Optimax is a laser eye treatment specialist based in Birmingham, England, owned by Russell Keith Ambrose.

Laser eye surgery in the UK is dominated by three main companies Optical Express, Ultralase and Optimax which, in total, account for approximately 56% of clinics in the UK.

==History==
In 2002, Optimax performed their 100,000th laser eye surgery procedure.

Optimax operates clinics throughout the UK, providing laser and lens eye surgery procedures.

Optimax advertise as being the first company to introduce Femtosecond laser, IntraLASIK and Schwind lasers.

In December 2012 Russell Keith Ambrose acquired Ultralase Ltd.

Under Eye Hospitals Group Limited, Ultralase Eye Clinics Limited is the sister company to Optimax, sharing clinics, surgeons, optometrists, and working as one family.

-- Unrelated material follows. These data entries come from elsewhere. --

From an optimization exercise on the open Yosys and OpenROAD flow, aimed at small area and a short achievable clock period; shortcuts taken in it are not production practice.
In this exercise RTL edits were held to simulation tests only and were not proved equivalent to the original.
Power is estimated from default activity; no workload was simulated.

==> flow/design.v (excerpt) <==
module rvcpu (
  input  wire          clk,
  input  wire          rst,
  input  wire [31 : 0] inst,
  output wire [63 : 0] inst_addr,
  output wire          inst_ena,
  output wire          wb_ena,
  output wire [4 : 0]  wb_addr,
  output wire [63 : 0] wb_data
);
  wire [1:0] o65 = inst[6:5];
  wire [2:0] o42 = inst[4:2];
  wire [2:0] f3  = inst[14:12];
  wire [4:0] rd  = inst[11:7];
  wire [4:0] rs1 = inst[19:15];
  wire [4:0] rs2 = inst[24:20];
  wire       b30 = inst[30];
  wire       b31 = inst[31];
  wire o65_00 = (o65 == 2'b00);
  wire o65_01 = (o65 == 2'b01);
  wire o65_11 = (o65 == 2'b11);
  wire c_opimm   = o65_00 & (o42 == 3'b100);
  wire c_opimm32 = o65_00 & (o42 == 3'b110);
  wire c_op      = o65_01 & (o42 == 3'b100);
  wire c_op32    = o65_01 & (o42 == 3'b110);
  wire c_auipc   = o65_00 & (o42 == 3'b101);
  wire c_lui     = o65_01 & (o42 == 3'b101);
  wire c_store   = o65_01 & (o42 == 3'b000);
  wire c_branch  = o65_11 & (o42 == 3'b000);
  wire c_jal     = o65_11 & (o42 == 3'b011);
  wire c_jalr    = o65_11 & (o42 == 3'b001) & (f3 == 3'b000);
  wire wr_en = o65_00 | (o42 == 3'b100) | (o42 == 3'b110) | c_store | c_branch
             | c_jal | c_jalr | c_lui;
  wire en  = ~rst;
  wire c_r   = c_op | c_op32;                
  wire c_i   = c_opimm | c_opimm32;
  wire use_rs2 = c_r;                        
  wire f_addsub = (f3 == 3'b000);
  wire f_sll    = (f3 == 3'b001);
  wire f_slt    = (f3 == 3'b010);
  wire f_sltu   = (f3 == 3'b011);
  wire f_xor    = (f3 == 3'b100);
  wire f_srx    = (f3 == 3'b101);
  wire f_or     = (f3 == 3'b110);
  wire f_and    = (f3 == 3'b111);
  wire is_sll  = (c_i & f_sll & ~b30) | (c_r & f_sll & ~b31);
  wire is_srx  = (c_i | c_r) & f_srx;
  wire is_sra  = (c_i & f_srx & b30) | (c_r & f_srx & b31);
  wire is_slt  = ((c_opimm | c_op) & (f_slt | f_sltu)) | c_branch;
  wire is_xor  = (c_opimm | c_op) & f_xor;
  wire is_or   = (c_opimm | c_op) & f_or;
  wire is_and  = (c_opimm | c_op) & f_and;
  wire is_pc   = c_auipc | c_lui | c_jal | c_jalr | c_branch;
  wire is_sub  = (c_r & f_addsub & b31) | (is_slt & ~c_branch);
  wire is_add  = ~(is_sll | is_srx | is_slt | is_xor | is_or | is_and);
  wire is_unsigned = c_opimm & f_sltu;
  ...
Size: ~170 I/O pins, ~0.10 mm2 of cells after synthesis.
clock: 12.0 ns
lec_check: 0
cap_margin: 35
core_margin: 2
core_utilization: 55
cts_cluster_diameter: 80
cts_cluster_size: 20
slew_margin: 35
synth_hierarchical: 1
standard.sh (not shown) runs the stock make flow with config.mk's settings and CLKGATE_MAP_FILE= SYNTH_SCRIPT=/design/flow/synth_recipe.tcl, a recipe that flattens the netlist after the stock synthesis.
==> flow/flow/run.sh <==
#!/bin/bash
# Layout flow: the standard flow (standard.sh: ORFS from synthesis to
# finish, with config.mk's settings) with two changes:
#  - timing repair aims at 5.75 ns of setup slack (SETUP_SLACK_MARGIN);
#  - at the end of global routing, post_grt.tcl recovers area: cells off the
#    critical paths get smaller drive strengths while the worst setup slack is
#    kept (downsize.tcl, changed cells keeping 0.1 ns of slack above the worst, with the load limits in caplimits.tcl).
# ORFS writes each step's log under orfs/logs; standard.sh's own output goes
# to standard.log here.
set -euo pipefail
export SETUP_SLACK_MARGIN=5.75
export DS_GUARD=0.1
export POST_GLOBAL_ROUTE_TCL="$PWD/flow/post_grt.tcl"
bash standard.sh > standard.log 2>&1
==> flow/flow/downsize.tcl <==
proc ds_log {msg} { puts "DOWNSIZE: $msg" }
source [file join [file dirname [info script]] caplimits.tcl]
array set ::ds_fam {}
set ds_dont_use {}
if {[info exists ::env(DONT_USE_CELLS)]} { set ds_dont_use $::env(DONT_USE_CELLS) }
foreach lc [get_lib_cells */*] {
  set n [get_name $lc]
  if {[lsearch -exact $ds_dont_use $n] >= 0} continue
  if {![regexp {^(sky130_fd_sc_hd__[a-z0-9]+)_([0-9]+)$} $n -> fam sz]} continue
  if {[regexp {^sky130_fd_sc_hd__(df|edf|sdf|dl|clk|tap|fill|decap|conb|probe|lpflow|dly|ebuf|einv)} $fam]} continue
  lappend ::ds_fam($fam) [list [get_property $lc area] $n]
}
foreach f [array names ::ds_fam] { set ::ds_fam($f) [lsort -real -index 0 -unique $::ds_fam($f)] }
# the port buffers the flow inserts (clkdlybuf4s*) may become plain buffers
foreach lc [get_lib_cells */sky130_fd_sc_hd__clkdlybuf4s*] {
  if {[regexp {^(sky130_fd_sc_hd__clkdlybuf4s[0-9]+)_([0-9]+)$} [get_name $lc] -> fam sz]} {
    set ::ds_fam($fam) $::ds_fam(sky130_fd_sc_hd__buf)
  }
}
set ::ds_margin 0.3
if {[info exists ::env(DS_MARGIN)]} { set ::ds_margin $::env(DS_MARGIN) }
set ::ds_scene [sta::cmd_scene]
set ::ds_guard 0.15
if {[info exists ::env(DS_GUARD)]} { set ::ds_guard $::env(DS_GUARD) }

proc ds_est {} { estimate_parasitics -global_routing }
proc ds_viol {} { return [expr {[sta::max_slew_violation_count] + [sta::max_capacitance_violation_count]}] }
# does instance name (now of master ref) keep the margin to its limits?
proc ds_ok_limits {name ref} {
  global ds_maxcap ds_margin ds_scene
  set key [string range $ref 17 end]
  if {![info exists ds_maxcap($key)]} { return 0 }
  foreach p [get_pins -of_objects [get_cells $name] -filter "direction == output"] {
    set n [get_nets -quiet -of_objects $p]
    if {$n eq ""} continue
    set cap [expr {[$n capacitance $ds_scene max] * 1e12}]
    if {$cap > (1.0 - $ds_margin) * $ds_maxcap($key)} { return 0 }
    foreach q [get_pins -of_objects $n] {
      set sl [get_property $q slew_max]
      if {$sl ne "" && $sl > (1.0 - $ds_margin) * 1.5} { return 0 }
    }
  }
  return 1
}
# worst setup slack at the outputs of instance name
proc ds_slack {name} {
  set s 1e9
  foreach p [get_pins -of_objects [get_cells $name] -filter "direction == output"] {
    set ps [get_property $p slack_max]
    if {$ps ne "" && $ps < $s} { set s $ps }
  }
  return $s
}
# changes: list of {name old new}
proc ds_apply {changes} { foreach c $changes { replace_cell [lindex $c 0] [lindex $c 2] } }
proc ds_revert {changes} { foreach c $changes { replace_cell [lindex $c 0] [lindex $c 1] } }
proc ds_judge {changes} {
  global ds_floor ds_v0
  ds_apply $changes
  ds_est
  set ok [expr {[worst_slack -max] >= $ds_floor && [ds_viol] <= $ds_v0}]
  if {$ok} {
    foreach c $changes {
      if {![ds_ok_limits [lindex $c 0] [lindex $c 2]] || [ds_slack [lindex $c 0]] < $ds_floor + $::ds_guard} { set ok 0; break }
    }
  }
  if {!$ok} { ds_revert $changes; ds_est }
  return $ok
}
proc ds_try {changes} {
  global ds_accepted ds_tests
  if {[llength $changes] == 0} return
  incr ds_tests
  if {[ds_judge $changes]} { lappend ds_accepted {*}$changes; return }
  if {[llength $changes] == 1} return
  set h [expr {[llength $changes] / 2}]
  ds_try [lrange $changes 0 [expr {$h - 1}]]
  ds_try [lrange $changes $h end]
}

ds_est
set wns0 [worst_slack -max]
set ::ds_floor $wns0
set ::ds_v0 [ds_viol]
ds_log "start wns $wns0 slew/cap violations $::ds_v0"
set t0 [clock milliseconds]
set ::ds_accepted {}
set ::ds_tests 0
# two rounds: first to the smallest size, then to the next smaller size
foreach round {0 1} {
  set cands {}
  foreach c [get_cells *] {
    set ref [get_property $c ref_name]
    if {![regexp {^(sky130_fd_sc_hd__[a-z0-9]+)_([0-9]+)$} $ref -> fam sz]} continue
    if {![info exists ::ds_fam($fam)]} continue
    set a [get_property [get_lib_cells */$ref] area]
    set smaller {}
    foreach o $::ds_fam($fam) { if {[lindex $o 0] < $a} { lappend smaller [lindex $o 1] } }
    if {[llength $smaller] == 0} continue
    set dbi [[ord::get_db_block] findInst [get_full_name $c]]
    if {$dbi eq "NULL"} continue
    set onclk 0
    foreach it [$dbi getITerms] {
      set nt [$it getNet]
      if {$nt ne "NULL" && [$nt getSigType] eq "CLOCK"} { set onclk 1 }
    }
    if {$onclk} continue
    set s 1e9
    foreach p [get_pins -of_objects $c -filter "direction == output"] {
      set ps [get_property $p slack_max]
      if {$ps ne "" && $ps < $s} { set s $ps }
    }
    if {$s < $::ds_floor + $::ds_guard + 0.02} continue
    # sizes whose load limit keeps the margin (the load does not depend on the size)
    set capok {}
    set cap 0.0
    foreach p [get_pins -of_objects $c -filter "direction == output"] {
      set n [get_nets -quiet -of_objects $p]
      if {$n ne ""} { set cap [expr {max($cap, [$n capacitance $::ds_scene max] * 1e12)}] }
    }
    foreach o $smaller {
      set key [string range $o 17 end]
      if {[info exists ::ds_maxcap($key)] && $cap <= (1.0 - $::ds_margin) * $::ds_maxcap($key)} { lappend capok $o }
    }
    if {[llength $capok] == 0} continue
    set new [expr {$round == 0 ? [lindex $capok 0] : [lindex $capok end]}]
    lappend cands [list $s [get_full_name $c] $ref $new]
  }
  set cands [lsort -real -decreasing -index 0 $cands]
  # quick look at each change alone (the parasitics of the nets it touches are
  # then only estimated, so this only sorts out hopeless changes)
  set changes {}
  foreach cd $cands {
    lassign $cd s name ref new
    replace_cell $name $new
    set good [expr {[worst_slack -max] >= $::ds_floor && [ds_viol] <= $::ds_v0 && [ds_ok_limits $name $new] && [ds_slack $name] >= $::ds_floor + $::ds_guard}]
    replace_cell $name $ref
    if {$good} { lappend changes [list $name $ref $new] }
  }
  ds_est
  ds_log "round $round: [llength $changes] candidates"
  set B 256
  for {set i 0} {$i < [llength $changes]} {incr i $B} {
    ds_try [lrange $changes $i [expr {$i + $B - 1}]]
  }
  ds_log "round $round: [llength $::ds_accepted] changes kept after $::ds_tests tests, [expr {([clock milliseconds]-$t0)/1000}] s"
}
set saved 0.0
foreach c $::ds_accepted {
  set saved [expr {$saved + [get_property [get_lib_cells */[lindex $c 1]] area] - [get_property [get_lib_cells */[lindex $c 2]] area]}]
}
ds_est
ds_log "changed [llength $::ds_accepted] cells, saved [format %.1f $saved] um2; wns [worst_slack -max]"
Other scripts of this flow, unchanged in this note and not shown: flow/flow/caplimits.tcl, flow/flow/post_grt.tcl
Rerun with:
==> flow/flow/run.sh (replaced) <==
#!/bin/bash
# Layout flow: the standard flow (standard.sh: ORFS from synthesis to
# finish, with config.mk's settings) with two changes:
#  - timing repair aims at 5.5 ns of setup slack (SETUP_SLACK_MARGIN);
#  - at the end of global routing, post_grt.tcl recovers area: cells off the
#    critical paths get smaller drive strengths while the worst setup slack is
#    kept (downsize.tcl, with the load limits in caplimits.tcl).
# ORFS writes each step's log under orfs/logs; standard.sh's own output goes
# to standard.log here.
set -euo pipefail
export SETUP_SLACK_MARGIN=5.5
export POST_GLOBAL_ROUTE_TCL="$PWD/flow/post_grt.tcl"
bash standard.sh > standard.log 2>&1
CAP_MARGIN = 25   (was 35)
SLEW_MARGIN = 25   (was 35)
The new run went through all stages and came out clean.
Total power stays flat.
Setup slack improved by 0.15 ns.
Clock-buffer cell count goes down by 3.
Final area goes up by 0.82%.
Hold slack got worse by 0.012 ns.
Via count hardly moves.
Core utilization goes up by 0.53 points.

In April 2014 Nominet dismissed a complaint by Optical Express that Russell Keith Ambrose had funded a website critical of Optical Express. Its author, Sasha Rodoy, My Beautiful Eyes Foundation campaigner and Patient Advocate, underwent lasek eye surgery at Optimax in 2011, resulting in her eyes being irreparably damaged.

On 27 November 2020, after claiming insolvency, Optimax Clinics Ltd entered a Company Voluntary Arrangement (CVA) for four years.